When challenged to write about culture, I immediately dashed off a screed about how a culture with bad theology inevitably ends up with bad anthropology; if we don’t see ourselves correctly in a cosmic sense, we’ll never see ourselves correctly in any other domain. This was not exactly uplifting holiday stuff, so I took my wife’s cool response as a suggestion I chose another topic. So here goes: I’m going to write about my peronsal culture. Tim Keller says that white people are the only people who think they have no culture; the way we do things is just the way things are supposed to be, and everybody else has a culture that sets them apart. He contends we do indeed have our own culture, and we just don’t know it. So I’d like to take a minute to explore what my culture might be, using my illustrious forebear, Roger Sherman, as an example.
I am Roger’s five times great grandson, through his second wife Rebecca. Roger was the only man to sign all five of the founding documents establishing the United States of America. Nobody else even signed four. He is less well known than the other founding fathers, although his role at the Constitutional Convention was rivaled only by James Madison. He served as a legislator, judge and mayor in Connecticut and in the new House of Representatives and Senate. His age, lack of elocution, and his role as legislator as opposed to executive have kept him hidden from political glory, but a case can be made that he was the most influential of all the founding fathers. He is known as the author of the Connecticut Compromise, and he was also the defining force behind the Bill of Rights.

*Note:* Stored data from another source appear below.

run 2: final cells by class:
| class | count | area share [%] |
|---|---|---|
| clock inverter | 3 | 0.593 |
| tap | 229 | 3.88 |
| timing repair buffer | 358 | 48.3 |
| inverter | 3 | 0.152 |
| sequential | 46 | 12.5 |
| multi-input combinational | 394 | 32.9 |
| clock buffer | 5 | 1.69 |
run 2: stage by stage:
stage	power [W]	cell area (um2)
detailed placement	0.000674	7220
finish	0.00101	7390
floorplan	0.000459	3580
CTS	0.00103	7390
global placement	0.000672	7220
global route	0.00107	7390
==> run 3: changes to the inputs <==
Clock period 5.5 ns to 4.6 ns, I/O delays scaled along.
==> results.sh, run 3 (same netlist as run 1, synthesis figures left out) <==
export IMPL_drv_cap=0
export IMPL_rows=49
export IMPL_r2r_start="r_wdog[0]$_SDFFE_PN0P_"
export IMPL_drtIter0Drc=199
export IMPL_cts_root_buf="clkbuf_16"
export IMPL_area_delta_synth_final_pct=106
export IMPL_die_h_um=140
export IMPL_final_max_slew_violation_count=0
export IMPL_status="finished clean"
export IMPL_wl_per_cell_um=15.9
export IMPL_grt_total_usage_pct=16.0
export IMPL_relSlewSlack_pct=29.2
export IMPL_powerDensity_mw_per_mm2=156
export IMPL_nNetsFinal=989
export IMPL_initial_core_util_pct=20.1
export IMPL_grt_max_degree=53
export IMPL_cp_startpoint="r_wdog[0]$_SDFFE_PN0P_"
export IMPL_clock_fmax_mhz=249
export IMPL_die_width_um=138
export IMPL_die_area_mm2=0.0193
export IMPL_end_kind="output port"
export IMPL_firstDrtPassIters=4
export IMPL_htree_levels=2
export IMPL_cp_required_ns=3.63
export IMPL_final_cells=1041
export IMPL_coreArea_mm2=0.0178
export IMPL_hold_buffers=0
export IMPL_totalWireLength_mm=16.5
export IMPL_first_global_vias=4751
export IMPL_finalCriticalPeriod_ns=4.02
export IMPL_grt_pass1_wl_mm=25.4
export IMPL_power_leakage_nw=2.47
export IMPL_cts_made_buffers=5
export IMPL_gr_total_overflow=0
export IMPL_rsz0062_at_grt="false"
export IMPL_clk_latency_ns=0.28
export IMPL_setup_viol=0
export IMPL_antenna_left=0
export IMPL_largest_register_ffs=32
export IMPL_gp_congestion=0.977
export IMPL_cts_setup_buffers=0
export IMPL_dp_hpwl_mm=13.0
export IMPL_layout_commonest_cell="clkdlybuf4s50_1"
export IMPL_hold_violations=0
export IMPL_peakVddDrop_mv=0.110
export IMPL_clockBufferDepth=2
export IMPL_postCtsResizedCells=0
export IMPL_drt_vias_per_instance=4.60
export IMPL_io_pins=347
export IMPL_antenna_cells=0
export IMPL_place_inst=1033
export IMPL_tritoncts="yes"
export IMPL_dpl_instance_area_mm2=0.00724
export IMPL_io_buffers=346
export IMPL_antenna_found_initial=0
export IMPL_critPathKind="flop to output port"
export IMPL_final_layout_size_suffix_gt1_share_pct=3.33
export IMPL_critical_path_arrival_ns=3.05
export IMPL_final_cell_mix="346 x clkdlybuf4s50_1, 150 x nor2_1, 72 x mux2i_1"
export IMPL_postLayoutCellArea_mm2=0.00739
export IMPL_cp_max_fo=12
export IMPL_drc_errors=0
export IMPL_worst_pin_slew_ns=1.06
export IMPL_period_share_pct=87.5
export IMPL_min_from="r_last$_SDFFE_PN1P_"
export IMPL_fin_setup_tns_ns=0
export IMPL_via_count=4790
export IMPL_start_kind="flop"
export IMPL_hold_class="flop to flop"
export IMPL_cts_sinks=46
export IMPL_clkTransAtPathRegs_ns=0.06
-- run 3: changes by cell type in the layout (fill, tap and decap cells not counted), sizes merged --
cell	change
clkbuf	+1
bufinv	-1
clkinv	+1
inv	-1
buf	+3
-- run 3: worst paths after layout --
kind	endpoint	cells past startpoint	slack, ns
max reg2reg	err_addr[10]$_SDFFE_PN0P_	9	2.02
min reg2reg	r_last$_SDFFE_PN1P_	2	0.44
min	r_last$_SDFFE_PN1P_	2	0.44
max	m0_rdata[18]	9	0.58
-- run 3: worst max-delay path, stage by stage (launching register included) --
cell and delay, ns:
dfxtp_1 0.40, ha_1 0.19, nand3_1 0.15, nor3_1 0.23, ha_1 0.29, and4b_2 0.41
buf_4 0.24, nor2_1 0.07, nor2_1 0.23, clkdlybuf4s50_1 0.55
<file path="config.mk">
export PLATFORM = sky130hd
export DESIGN_NAME = multdiv_param
export DESIGN_NICKNAME = d
export VERILOG_FILES = /design/src/rtl/multdiv_param.sv
export SDC_FILE = /design/constraint.sdc
export NUM_CORES = 1
export LEC_CHECK = 0
export CORE_MARGIN = 1.5
export CORE_UTILIZATION = 60
export DETAILED_ROUTE_END_ITERATION = 16
export GPL_ROUTABILITY_DRIVEN = 0
export PLACE_DENSITY = 0.84
export SLEW_MARGIN = 20
export SYNTH_ARGS = -nofsm -noshare
export SYNTH_HDL_FRONTEND = slang
export SYNTH_SLANG_ARGS = --single-unit
export TNS_END_PERCENT = 100
</file>
<file path="constraint.sdc">
create_clock -name clk -period 7.25 [get_ports clk]
set_input_delay 1.45 -clock clk [delete_from_list [all_inputs] [get_ports clk]]
set_output_delay 1.45 -clock clk [all_outputs]
set_load 0.02 [all_outputs]
</file>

This brings us to his influence on the culture of our nation today. Who was he, and what did he stand for? First and foremost, he was a Christian. He was a Calvinist and Puritan, in whichever order you would prefer those terms. Although I’m not a fan of Calvin in the most detailed aspects of his soteriology, Calvin nevertheless had a salubrious influence upon Mr. Sherman. Specifically, Roger shared Calvin’s dim view of human nature, and felt that human institutions, like the humans who made them, were subject to study, evaluation, and when found wanting, subject to rejection and change. Thus, a Christian could at one and the same time be a supporter of law and government, while at the same time being a revolutionary. Further, Roger saw that those who serve in government should do so in keeping with an interior morality based upon the absolutes conferred by Christian faith. He opposed the appointment of Gouverneur Morris to a post as legate to France because he was “irreligious and profane.” Roger thought that a man with a weak moral foundation could not be trusted in the affairs of state. He would be appalled at the attempts of modern scholarship to say that there is to be no cooperation between Church and state in the government of human affairs. In his day, there was an established church in Connecticut, and Roger handed down a sentence as judge against a man convicted of not attending church. The Federal government was not to establish a church, but states were both allowed and expected to. Scholars have preferred to interpret the Bill of Rights in keeping with the ruminations of Jefferson, who was in France while it was being written by Roger Sherman back in America! Roger was also far-sighted, knowing that short term political accommodation could bring long term humanitarian benefits that outweighed the immediate costs. Do what you can now, to bring about the ultimate goal you seek. He understood the shortcomings of the Articles of Confederation, and urged the adoption of an entirely new Constitution, though he was always a champion of states’ rights and an opponent of an overly powerful Federal government. Many of the excesses of modern government could be avoided if we would only listen to what Roger was saying during this period.
In all these areas we see Roger Sherman being an integrated individual. He was not a man rent asunder between body, mind and spirit, but rather one whose spirit informed his mind, and whose mind controlled his body. As such, he was a prime example of the kind of person who immigrated from Europe to the New World with the express intention of making a new life in a new land that was profoundly rational and correct. There was no distinction between secular and sacred; all was understood and appreciated in its proper time and place. I would like to think that I’m not only a heritor of his genome, but of his spiritual, intellectual and social views; in other words, his culture.